The only difference is that for most people when the go to sleep, they lose consciousness.

Human beings think we go to sleep to rest our bodies. Bodies don’t need it. Your bodies not really resting… You need to return to your true nature. If you’ve ever stayed awake while you’re asleep, you’ll know what I mean.

That’s why sages…define the enlightened state, it’s like being in deep sleep, but fully awake.

…since eternity is abundantly creative…then we start to do this thing called dreaming.

Usually for most people it’s the subconscious that’s creating.

It’s also what happens to people when they die. You’re no longer caught in time, so what ever you think is, just like that.

Where am I going to go? Exactly where you think yourself. …until you think a different one.

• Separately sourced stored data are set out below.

<file path="config.mk">
export PLATFORM = sky130hd
export DESIGN_NAME = diffeq_controller
export DESIGN_NICKNAME = d
export VERILOG_FILES = /design/src/rtl/diffeq_pkg.sv /design/src/rtl/diffeq_controller.sv
export SDC_FILE = /design/constraint.sdc
export NUM_CORES = 1
export LEC_CHECK = 0
export ABC_AREA = 1
export BUFFER_PORTS_ARGS = -buffer_cell sky130_fd_sc_hd__buf_4
export CAP_MARGIN = 40
export CORE_ASPECT_RATIO = 0.75
export CORE_UTILIZATION = 35
export DETAILED_ROUTE_END_ITERATION = 7
export GPL_TIMING_DRIVEN = 0
export PLACE_DENSITY_LB_ADDON = 0.12
export SYNTH_ARGS = -nofsm -noshare
export SYNTH_HDL_FRONTEND = slang
export SYNTH_SLANG_ARGS = --single-unit
export TNS_END_PERCENT = 50
</file>
<file path="constraint.sdc">
create_clock -name clk -period 1.7 [get_ports clk]
set_clock_uncertainty 0.2 [all_clocks]
set_input_delay 0.17 -clock clk [delete_from_list [all_inputs] [get_ports clk]]
set_output_delay 0.17 -clock clk [all_outputs]
set_load 0.005 [all_outputs]
</file>
**src/rtl/instr_mem_loader.sv**
```systemverilog
// Byte-stream program loader: packs big-endian bytes into 32-bit words and
// writes them to consecutive word addresses of an instruction memory.
module instr_mem_loader #(
    parameter int DEPTH = 512
) (
    input  logic        clk,
    input  logic        rst,
    input  logic        start,
    input  logic [7:0]  byte_in,
    input  logic        byte_valid,
    input  logic        byte_last,
    output logic        byte_ready,
    output logic        wr_en,
    output logic [31:0] wr_addr,
    output logic [31:0] wr_data,
    output logic        busy,
    output logic        done,
    output logic        err,
    output logic [1:0]  state_dbg
);
    localparam int IW = $clog2(DEPTH + 1);

    typedef enum logic [1:0] {
        IDLE  = 2'd0,
        LOAD  = 2'd1,
        WRITE = 2'd2,
        DONE  = 2'd3
    } state_t;

    state_t        state;
    state_t        state_nx;
    logic [1:0]    byte_cnt;
    logic [IW-1:0] word_idx;
    logic [31:0]   word;
    logic          last_seen;
    logic          err_q;
    logic          hs;
    logic          full;

    // Handshake: a byte transfers on a posedge where byte_valid && byte_ready;
    // byte_ready depends only on state, never on byte_valid.
    assign hs   = byte_valid && byte_ready;
    assign full = (word_idx == IW'(DEPTH));

    always_ff @(posedge clk or posedge rst) begin
        if (rst) begin
            state <= IDLE;
        end else begin
            state <= state_nx;
        end
    end

    always_comb begin
        state_nx = state;
        case (state)
            IDLE, DONE: begin
                if (start) state_nx = LOAD;
            end
            LOAD: begin
                if (hs) begin
                    if (full) begin
                        state_nx = DONE;
                    end else if (byte_last || byte_cnt == 2'd3) begin
                        state_nx = WRITE;
                    end
                end
            end
            WRITE: begin
                state_nx = last_seen ? DONE : LOAD;
            end
            default: state_nx = IDLE;
        endcase
    end

    // The first byte of a word clears the rest, so a short final word is zero-filled.
    always_ff @(posedge clk or posedge rst) begin
        if (rst) begin
            byte_cnt  <= 2'd0;
            word_idx  <= '0;
            word      <= 32'h0;
            last_seen <= 1'b0;
            err_q     <= 1'b0;
        end else begin
            case (state)
                IDLE, DONE: begin
                    if (start) begin
                        byte_cnt  <= 2'd0;
                        word_idx  <= '0;
                        last_seen <= 1'b0;
                        err_q     <= 1'b0;
                    end
                end
                LOAD: begin
                    if (hs) begin
                        if (full) begin
                            err_q <= 1'b1;
                        end else begin
                            case (byte_cnt)
                                2'd0:    word        <= {byte_in, 24'h0};
                                2'd1:    word[23:16] <= byte_in;
                                2'd2:    word[15:8]  <= byte_in;
                                default: word[7:0]   <= byte_in;
                            endcase
                            byte_cnt <= byte_cnt + 2'd1;
                            if (byte_last) begin
                                last_seen <= 1'b1;
                                if (byte_cnt != 2'd3) err_q <= 1'b1;
                            end
                        end
                    end
                end
                WRITE: begin
                    word_idx <= word_idx + IW'(1);
                    byte_cnt <= 2'd0;
                end
                default: ;
            endcase
        end
    end

    always_comb begin
        byte_ready = (state == LOAD);
        wr_en      = (state == WRITE);
        busy       = (state == LOAD) || (state == WRITE);
        done       = (state == DONE);
    end

    assign wr_addr   = {{(30 - IW){1'b0}}, word_idx, 2'b00};
    assign wr_data   = word;
    assign err       = err_q;
    assign state_dbg = state;

endmodule

```
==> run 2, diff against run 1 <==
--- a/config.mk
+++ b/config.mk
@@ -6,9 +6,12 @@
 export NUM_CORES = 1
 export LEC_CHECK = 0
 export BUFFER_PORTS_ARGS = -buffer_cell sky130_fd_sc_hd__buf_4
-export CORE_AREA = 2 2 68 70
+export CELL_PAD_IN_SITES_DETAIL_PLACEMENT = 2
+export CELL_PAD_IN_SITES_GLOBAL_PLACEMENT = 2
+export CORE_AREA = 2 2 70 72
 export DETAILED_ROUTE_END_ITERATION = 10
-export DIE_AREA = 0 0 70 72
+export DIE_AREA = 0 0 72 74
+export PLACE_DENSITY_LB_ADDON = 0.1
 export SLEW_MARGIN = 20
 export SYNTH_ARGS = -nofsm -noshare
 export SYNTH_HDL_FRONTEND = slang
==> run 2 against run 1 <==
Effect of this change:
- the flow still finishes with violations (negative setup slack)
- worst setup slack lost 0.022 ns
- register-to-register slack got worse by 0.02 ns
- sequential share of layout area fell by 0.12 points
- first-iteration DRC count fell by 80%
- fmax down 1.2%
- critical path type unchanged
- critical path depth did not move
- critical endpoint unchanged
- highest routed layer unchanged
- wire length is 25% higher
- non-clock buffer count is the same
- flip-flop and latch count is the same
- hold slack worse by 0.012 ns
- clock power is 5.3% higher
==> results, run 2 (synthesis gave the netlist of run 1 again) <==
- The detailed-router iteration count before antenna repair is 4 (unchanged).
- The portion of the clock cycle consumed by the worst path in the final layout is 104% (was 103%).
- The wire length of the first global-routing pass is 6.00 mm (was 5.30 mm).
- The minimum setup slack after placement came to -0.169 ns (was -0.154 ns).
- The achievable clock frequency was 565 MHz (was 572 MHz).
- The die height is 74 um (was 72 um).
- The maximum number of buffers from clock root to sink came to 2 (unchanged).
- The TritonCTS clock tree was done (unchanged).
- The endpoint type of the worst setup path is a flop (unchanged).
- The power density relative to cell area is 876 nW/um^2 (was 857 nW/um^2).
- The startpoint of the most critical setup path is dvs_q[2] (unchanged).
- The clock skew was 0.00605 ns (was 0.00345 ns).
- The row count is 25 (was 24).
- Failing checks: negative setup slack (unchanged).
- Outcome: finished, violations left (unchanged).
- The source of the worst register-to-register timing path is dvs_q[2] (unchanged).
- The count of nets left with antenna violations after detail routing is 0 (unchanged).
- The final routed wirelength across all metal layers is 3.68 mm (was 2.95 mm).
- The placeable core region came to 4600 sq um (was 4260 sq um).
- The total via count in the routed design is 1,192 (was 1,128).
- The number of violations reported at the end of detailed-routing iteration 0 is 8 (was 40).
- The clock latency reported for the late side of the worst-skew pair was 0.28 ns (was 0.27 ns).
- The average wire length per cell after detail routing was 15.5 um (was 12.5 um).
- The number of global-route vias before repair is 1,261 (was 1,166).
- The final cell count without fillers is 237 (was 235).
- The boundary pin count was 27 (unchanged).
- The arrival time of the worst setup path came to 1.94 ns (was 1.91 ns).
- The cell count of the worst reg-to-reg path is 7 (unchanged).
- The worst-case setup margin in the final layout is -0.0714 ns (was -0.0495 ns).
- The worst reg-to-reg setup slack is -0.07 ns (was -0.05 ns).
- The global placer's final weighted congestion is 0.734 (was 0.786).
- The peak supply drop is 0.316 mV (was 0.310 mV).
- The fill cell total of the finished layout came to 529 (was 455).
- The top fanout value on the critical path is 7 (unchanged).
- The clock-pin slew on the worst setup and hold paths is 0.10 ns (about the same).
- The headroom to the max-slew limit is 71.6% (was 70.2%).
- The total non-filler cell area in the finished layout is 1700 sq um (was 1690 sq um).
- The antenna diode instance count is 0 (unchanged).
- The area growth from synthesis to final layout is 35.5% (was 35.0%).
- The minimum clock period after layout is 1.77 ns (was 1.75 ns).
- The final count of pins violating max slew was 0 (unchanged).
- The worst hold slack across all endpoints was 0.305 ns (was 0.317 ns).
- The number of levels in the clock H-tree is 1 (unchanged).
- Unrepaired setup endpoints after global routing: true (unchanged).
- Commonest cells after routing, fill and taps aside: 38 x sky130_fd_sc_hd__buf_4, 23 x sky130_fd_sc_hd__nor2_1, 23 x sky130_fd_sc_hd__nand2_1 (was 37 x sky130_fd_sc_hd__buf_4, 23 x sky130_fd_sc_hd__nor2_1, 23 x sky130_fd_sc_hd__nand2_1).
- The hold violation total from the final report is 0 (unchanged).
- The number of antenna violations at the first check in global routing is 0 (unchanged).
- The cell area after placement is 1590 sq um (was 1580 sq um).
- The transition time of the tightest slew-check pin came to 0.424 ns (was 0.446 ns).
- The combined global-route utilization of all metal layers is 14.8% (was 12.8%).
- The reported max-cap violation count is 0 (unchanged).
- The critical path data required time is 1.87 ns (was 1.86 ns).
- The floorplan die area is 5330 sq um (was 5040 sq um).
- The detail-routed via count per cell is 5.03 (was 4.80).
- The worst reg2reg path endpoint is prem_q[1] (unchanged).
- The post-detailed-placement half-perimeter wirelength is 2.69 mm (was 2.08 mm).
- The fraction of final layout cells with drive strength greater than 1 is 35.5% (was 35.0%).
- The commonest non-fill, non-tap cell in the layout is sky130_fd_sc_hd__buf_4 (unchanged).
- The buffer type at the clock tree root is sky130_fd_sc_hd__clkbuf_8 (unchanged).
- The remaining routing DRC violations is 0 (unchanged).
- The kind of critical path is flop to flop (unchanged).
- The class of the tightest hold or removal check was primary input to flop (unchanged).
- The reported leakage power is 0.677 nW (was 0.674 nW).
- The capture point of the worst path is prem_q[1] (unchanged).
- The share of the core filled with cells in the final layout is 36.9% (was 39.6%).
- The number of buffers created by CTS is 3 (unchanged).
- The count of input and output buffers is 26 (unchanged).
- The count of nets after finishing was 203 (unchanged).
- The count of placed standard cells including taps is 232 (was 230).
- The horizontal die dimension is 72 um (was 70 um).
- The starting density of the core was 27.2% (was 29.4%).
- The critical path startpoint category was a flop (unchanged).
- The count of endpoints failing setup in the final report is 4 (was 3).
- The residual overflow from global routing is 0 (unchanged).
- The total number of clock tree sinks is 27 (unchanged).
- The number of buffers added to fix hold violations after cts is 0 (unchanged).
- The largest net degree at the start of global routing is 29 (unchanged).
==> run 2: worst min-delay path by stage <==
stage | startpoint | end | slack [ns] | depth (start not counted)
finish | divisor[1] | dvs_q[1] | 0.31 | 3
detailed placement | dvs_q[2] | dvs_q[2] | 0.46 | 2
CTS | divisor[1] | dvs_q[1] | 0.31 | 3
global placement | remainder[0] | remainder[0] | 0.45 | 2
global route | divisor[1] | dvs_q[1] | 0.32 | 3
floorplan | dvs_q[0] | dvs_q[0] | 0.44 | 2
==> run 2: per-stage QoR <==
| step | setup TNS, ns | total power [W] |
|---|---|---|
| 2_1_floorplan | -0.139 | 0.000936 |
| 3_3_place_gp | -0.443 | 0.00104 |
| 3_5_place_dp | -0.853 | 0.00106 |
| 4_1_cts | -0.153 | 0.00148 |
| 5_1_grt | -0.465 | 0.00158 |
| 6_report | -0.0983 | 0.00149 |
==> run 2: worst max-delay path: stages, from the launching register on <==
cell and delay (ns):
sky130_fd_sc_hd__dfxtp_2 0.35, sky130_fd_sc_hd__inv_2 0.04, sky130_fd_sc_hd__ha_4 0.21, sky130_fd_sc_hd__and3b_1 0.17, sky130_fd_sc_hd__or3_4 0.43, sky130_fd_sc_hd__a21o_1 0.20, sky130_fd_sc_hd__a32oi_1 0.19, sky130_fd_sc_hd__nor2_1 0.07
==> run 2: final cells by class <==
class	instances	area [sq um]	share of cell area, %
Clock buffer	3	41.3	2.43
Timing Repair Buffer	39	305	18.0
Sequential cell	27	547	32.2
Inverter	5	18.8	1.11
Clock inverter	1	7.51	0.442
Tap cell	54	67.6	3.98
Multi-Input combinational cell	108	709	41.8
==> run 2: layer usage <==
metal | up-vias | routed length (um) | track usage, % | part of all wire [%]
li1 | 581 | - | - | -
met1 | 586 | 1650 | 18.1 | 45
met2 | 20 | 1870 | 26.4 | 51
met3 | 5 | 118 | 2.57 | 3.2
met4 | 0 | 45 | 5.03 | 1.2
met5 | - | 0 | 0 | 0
**config.mk**
```make
export PLATFORM = sky130hd
export DESIGN_NAME = dispatch_router
export DESIGN_NICKNAME = d
export VERILOG_FILES = /design/src/rtl/dispatch_router_pkg.sv /design/src/rtl/dispatch_router_issue_queue.sv /design/src/rtl/dispatch_router.sv
export SDC_FILE = /design/constraint.sdc
export NUM_CORES = 2
export LEC_CHECK = 0
export BUFFER_PORTS_ARGS = -buffer_cell sky130_fd_sc_hd__buf_2
export CORE_UTILIZATION = 54
export CTS_CLUSTER_DIAMETER = 60
export CTS_CLUSTER_SIZE = 10
export DETAILED_ROUTE_END_ITERATION = 8
export PLACE_DENSITY_LB_ADDON = 0.2
export SLEW_MARGIN = 20
export SYNTH_ARGS = -nofsm -noshare
export SYNTH_HDL_FRONTEND = slang
export SYNTH_SLANG_ARGS = --single-unit
```
**constraint.sdc**
```tcl
create_clock -name clk -period 3.79 [get_ports clk]
set_input_delay 0.5685 -clock clk [delete_from_list [all_inputs] [get_ports clk]]
set_output_delay 0.5685 -clock clk [all_outputs]
set_load 0.03 [all_outputs]
```
**src/rtl/dispatch_router_pkg.sv**
```systemverilog
// dispatch_router_pkg: types shared between warp_schedular and dispatch_router.
//   dispatch_req_t  103-bit scheduler dispatch request
//   issue_pkt_t     100-bit payload delivered to an execution unit
//   UNIT_*          positions of the one-hot unit type bits inside dispatch_req_t
//   KIANA_SP_ERR_*  bit positions inside the router's sticky error register
`ifndef KIANA_SP_ERR_ROUTER_BAD_TYPE
`define KIANA_SP_ERR_ROUTER_BAD_TYPE 0
`endif
`ifndef KIANA_SP_ERR_ROUTER_OVERFLOW
`define KIANA_SP_ERR_ROUTER_OVERFLOW 1
`endif

package dispatch_router_pkg;

   localparam int unsigned REQ_W    = 103;
   localparam int unsigned PKT_W    = 100;
   localparam int unsigned UNIT_ALU = 2;
   localparam int unsigned UNIT_LSU = 1;
   localparam int unsigned UNIT_SP  = 0;

   typedef struct packed {
      logic [4:0]  warp;
      logic [62:0] instr;
      logic [31:0] pred;
      logic        alu;
      logic        lsu;
      logic        sp;
   } dispatch_req_t;

   typedef struct packed {
      logic [4:0]  warp;
      logic [62:0] instr;
      logic [31:0] pred;
   } issue_pkt_t;

   // Strip the routing bits; the unit does not need to know its own type.
   function automatic issue_pkt_t to_pkt(input dispatch_req_t req);
      issue_pkt_t pkt;
      pkt.warp  = req.warp;
      pkt.instr = req.instr;
      pkt.pred  = req.pred;
      return pkt;
   endfunction

endpackage

```
**src/rtl/dispatch_router_issue_queue.sv**
```systemverilog
// issue_queue: synchronous FIFO feeding one execution unit.
//   clk, rst_n   clock, asynchronous active-low reset
//   push         write push_data (ignored when full)
//   push_data    entry to enqueue
//   pop          consumer ready; an entry leaves when pop and not empty
//   head_data    registered head entry; holds its last value when empty, 0 after reset
//   occ          number of stored entries
//   full, empty  occupancy flags
module issue_queue #(
   parameter int unsigned DEPTH = 4,
   parameter int unsigned WIDTH = 100,
   parameter int unsigned CNT_W = $clog2(DEPTH + 1)
) (
   input  logic             clk,
   input  logic             rst_n,
   input  logic             push,
   input  logic [WIDTH-1:0] push_data,
   input  logic             pop,
   output logic [WIDTH-1:0] head_data,
   output logic [CNT_W-1:0] occ,
   output logic             full,
   output logic             empty
);

   localparam int unsigned PTR_W = $clog2(DEPTH);

   logic [WIDTH-1:0] mem [DEPTH];
   logic [PTR_W-1:0] rd_q, rd_d, wr_q, wr_d;
   logic [CNT_W-1:0] occ_q, occ_d;
   logic [WIDTH-1:0] head_q, head_d;
   logic             push_en, pop_en;

   // Explicit wrap so non-power-of-two depths never index past the array.
   function automatic logic [PTR_W-1:0] next_ptr(input logic [PTR_W-1:0] p);
      return (p == PTR_W'(DEPTH - 1)) ? '0 : p + PTR_W'(1);
   endfunction

   assign full    = (occ_q == CNT_W'(DEPTH));
   assign empty   = (occ_q == '0);
   assign push_en = push & ~full;
   assign pop_en  = pop & ~empty;

   always_comb begin
      rd_d   = pop_en  ? next_ptr(rd_q) : rd_q;
      wr_d   = push_en ? next_ptr(wr_q) : wr_q;
      occ_d  = occ_q;
      head_d = head_q;
      unique case ({push_en, pop_en})
         2'b10:   occ_d = occ_q + CNT_W'(1);
         2'b01:   occ_d = occ_q - CNT_W'(1);
         default: occ_d = occ_q;
      endcase
      // The next head is either already stored or is being written this cycle
      // (queue empty, or a single entry being replaced by push+pop).
      if (occ_d != '0) begin
         head_d = (push_en && (wr_q == rd_d)) ? push_data : mem[rd_d];
      end
   end

   always_ff @(posedge clk) begin
      if (push_en) begin
         mem[wr_q] <= push_data;
      end
   end

   always_ff @(posedge clk or negedge rst_n) begin
      if (!rst_n) begin
         rd_q   <= '0;
         wr_q   <= '0;
         occ_q  <= '0;
         head_q <= '0;
      end else begin
         rd_q   <= rd_d;
         wr_q   <= wr_d;
         occ_q  <= occ_d;
         head_q <= head_d;
      end
   end

   assign head_data = head_q;
   assign occ       = occ_q;

endmodule

```
**src/rtl/dispatch_router.sv**
```systemverilog
// dispatch_router: decodes scheduler dispatch requests into per-unit issue queues.
//   clk, rst_n         clock, asynchronous active-low reset
//   s_tvalid_req/s_tready_req/s_req_data   request stream from the scheduler
//   sched_ready_{alu,lsu,sp}               per-unit space hints for scheduler arbitration
//   m_{alu,lsu,sp}_{tvalid,tready,tdata}   issue streams to the execution units
//   occ_{alu,lsu,sp}   queue occupancies
//   err_clr, err       sticky error flags and their synchronous clear
module dispatch_router
   import dispatch_router_pkg::*;
#(
   parameter int unsigned UNIT_DEPTH = 4,
   parameter int unsigned CNT_W      = $clog2(UNIT_DEPTH + 1)
) (
   input  logic               clk,
   input  logic               rst_n,
   input  logic               s_tvalid_req,
   output logic               s_tready_req,
   input  logic [REQ_W-1:0]   s_req_data,
   output logic               sched_ready_alu,
   output logic               sched_ready_lsu,
   output logic               sched_ready_sp,
   output logic               m_alu_tvalid,
   input  logic               m_alu_tready,
   output logic [PKT_W-1:0]   m_alu_tdata,
   output logic               m_lsu_tvalid,
   input  logic               m_lsu_tready,
   output logic [PKT_W-1:0]   m_lsu_tdata,
   output logic               m_sp_tvalid,
   input  logic               m_sp_tready,
   output logic [PKT_W-1:0]   m_sp_tdata,
   output logic [CNT_W-1:0]   occ_alu,
   output logic [CNT_W-1:0]   occ_lsu,
   output logic [CNT_W-1:0]   occ_sp,
   input  logic               err_clr,
   output logic [31:0]        err
);

   dispatch_req_t req;
   issue_pkt_t    pkt;
   logic [2:0]    type_bits;
   logic          accept;
   logic          sel_alu, sel_lsu, sel_sp;
   logic          full_alu, full_lsu, full_sp;
   logic          empty_alu, empty_lsu, empty_sp;
   logic          bad_type, overflow;
   logic [1:0]    err_q, err_d, err_set;

   assign req       = dispatch_req_t'(s_req_data);
   assign pkt       = to_pkt(req);
   assign type_bits = 3'({req.alu, req.lsu, req.sp});

   assign s_tready_req = ~(full_alu | full_lsu | full_sp);
   assign accept       = s_tvalid_req & s_tready_req;

   assign sel_alu  = accept && (type_bits == 3'(1 << UNIT_ALU));
   assign sel_lsu  = accept && (type_bits == 3'(1 << UNIT_LSU));
   assign sel_sp   = accept && (type_bits == 3'(1 << UNIT_SP));
   assign bad_type = accept & ~(sel_alu | sel_lsu | sel_sp);
   // Unreachable while s_tready_req gates on full; kept as a safety net.
   assign overflow = (sel_alu & full_alu) | (sel_lsu & full_lsu) | (sel_sp & full_sp);

   // Reserve one slot for the request the scheduler already has in flight.
   assign sched_ready_alu = (occ_alu <= CNT_W'(UNIT_DEPTH - 2));
   assign sched_ready_lsu = (occ_lsu <= CNT_W'(UNIT_DEPTH - 2));
   assign sched_ready_sp  = (occ_sp  <= CNT_W'(UNIT_DEPTH - 2));

   assign m_alu_tvalid = ~empty_alu;
   assign m_lsu_tvalid = ~empty_lsu;
   assign m_sp_tvalid  = ~empty_sp;

   issue_queue #(.DEPTH(UNIT_DEPTH), .WIDTH(PKT_W), .CNT_W(CNT_W)) u_alu_q (
      .clk       (clk),
      .rst_n     (rst_n),
      .push      (sel_alu),
      .push_data (pkt),
      .pop       (m_alu_tready),
      .head_data (m_alu_tdata),
      .occ       (occ_alu),
      .full      (full_alu),
      .empty     (empty_alu)
   );

   issue_queue #(.DEPTH(UNIT_DEPTH), .WIDTH(PKT_W), .CNT_W(CNT_W)) u_lsu_q (
      .clk       (clk),
      .rst_n     (rst_n),
      .push      (sel_lsu),
      .push_data (pkt),
      .pop       (m_lsu_tready),
      .head_data (m_lsu_tdata),
      .occ       (occ_lsu),
      .full      (full_lsu),
      .empty     (empty_lsu)
   );

   issue_queue #(.DEPTH(UNIT_DEPTH), .WIDTH(PKT_W), .CNT_W(CNT_W)) u_sp_q (
      .clk       (clk),
      .rst_n     (rst_n),
      .push      (sel_sp),
      .push_data (pkt),
      .pop       (m_sp_tready),
      .head_data (m_sp_tdata),
      .occ       (occ_sp),
      .full      (full_sp),
      .empty     (empty_sp)
   );

   always_comb begin
      err_set = '0;
      err_set[`KIANA_SP_ERR_ROUTER_BAD_TYPE] = bad_type;
      err_set[`KIANA_SP_ERR_ROUTER_OVERFLOW] = overflow;
      // Clear first, then OR in new flags so a same-cycle error survives the clear.
      err_d = (err_clr ? 2'b00 : err_q) | err_set;
   end

   always_ff @(posedge clk or negedge rst_n) begin
      if (!rst_n) begin
         err_q <= '0;
      end else begin
         err_q <= err_d;
      end
   end

   assign err = {30'b0, err_q};

endmodule

```
==> metrics.cfg <==
[floorplan]
die_h_um=333
design.core.area_mm2=0.109
die_w_um=333
start_util_pct=54.5
num_rows=121
io_pins=458
die_area_mm2=0.111

[clock_network]
cts_post_setup_buffers_inserted=0
cts-root-buf=clkbuf_16
worstSkewPairLatency_ps=770
htree_levels=4
cts_buffers=173
clockBufferDepth=3
cts_sinks=1523
cts_tree=built
clk_pin_slew_ps=50

[power_and_ir_drop]
p_seq_share_pct=34.0
pwr-share-comb_pct=42.6
vdd_drop_max_v=0.00116
power.internal_w=0.0388
pwr-share-clk_pct=23.4
power.leakage_nw=24.4
power_density_mw_per_mm2=946
swShare_pct=40.0
power_switching_w=0.0259
p_total_w=0.0647

[placement]
place_area_mm2=0.0633
io_buffers=427
hpwl_mm=86.6
place.gp.congestion=0.787

[sta]
tightestPinTransition_ps=1040
setup_viol=0
relSlewSlack_pct=30.5
rsz0062_at_grt=false
period_needed_ps=3590
hold_violations=0
fmax_mhz=279
period_share_pct=94.7
finalMaxSlewViolations=0
tns_ps=0
skew_ps=24.6

[finish]
stdcell_area_mm2=0.0684
multi_input_area_mm2=0.0137
seq_area_mm2=0.0441
drive_gt1_share_pct=15.6
mostFrequentLayoutCells=edfxtp_1 (1,200), nand2_1 (807), a21oi_1 (503)
fill_cells=8060
nNetsFinal=4826
diodes=0
syn_to_final_growth_pct=15.3
final_common_cell=edfxtp_1

[run_status]
outcome=completed

[global_routing]
antenna_found_initial=5
grt_pass1_vias=36300
grt_pass1_wl_mm=230
grt.total_usage_pct=27.4
gr-total-overflow=0
grt_max_degree=145

[routing]
drt_iter0_markers=3499
route.vias.total=37800
ant_nets=0
avgViaCountPerCell=6.04
dr.pass1.iters=5
routed_wl_mm=153
route.detailed.drc=0
routedWlPerCell_um=24.4

[worst_hold_path]
hold_class=input port to flip-flop

[setup_path]
path_class=flip-flop to flip-flop
cpLargestDelayFamily=simple AND/OR/NAND/NOR gates
cp-start-kind=flip-flop
cp.arrival_ps=4240
crit_slowest_cell=or3b_1
crit_path_cell_trace=or3b_1 -> and3_1 -> nand2_1 -> nor3_2 -> inv_1 -> ha_1 -> inv_1 -> fa_1 -> xor2_1 -> nor2_1 -> xor2_1 -> or3_4 -> buf_16 -> nor2_1 -> a31oi_1
cp_max_fo=88
cpPeakStageDelay_ps=420
end_kind=flip-flop
crit_buf_inv=3
worst_ep_required_time_ps=4440

[logic_synthesis]
yosysTopAreaCell=edfxtp_1
ys_ff_latch=1523
synth_area_per_cell_um2=13.8
synthTopCellsByArea=edfxtp_1 (61%), dfrtp_1 (14%), nand2_1 (5.1%), a221o_1 (5.1%), a21oi_1 (4.2%)
ys.warnings.count=0
ys_types=34
syn-cell-area_mm2=0.0593
synth_top_area_share_pct=60.7
syn_inst=4314
seq_area_frac_synth_pct=74.4

[flow_run]
max_cap_viol_count=0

the same thing is happening for everyone all the time. It’s just a little more sluggish [when alive]

We are experiencing our own minds. Even in this moment, that’s what you are experiencing. .. an amazing combination of a collective mind and an individual mind. Both are creating this very moment. The way we are experiencing this moment is entirely dependent on the quality of your dreaming right now.

People aren’t aware of their own freedom. People don’t know that they could change their experience in the snap of a finger if they were conscious enough. And easily.

Awakening is a death. But it isn’t really a death. A paradox. A gateless gate – its only gateless once you’ve gone through it.

The only thing that can ever be lost is an illusion.

[awakening] But its the kind of death that in the moment can seem very real. And then in retrospect you look over your shoulder and go “yes, but nothing died”… yes a death definitely occurred but nothing died.

In life, at death, after life. It’s always the same question. How many illusions am I willing to let go of? this is % free.

Stripped
A female Buddhist sage, per Adyashanti said:

The truths job is to strip you. No matter where you find yourself, in the greatest heaven or the greatest hell, you will always find the cosmic Buddha (truth) undoing your buttons on the front of your shirt. … you’ll always find that the cosmic Buddha will be taking off your garments.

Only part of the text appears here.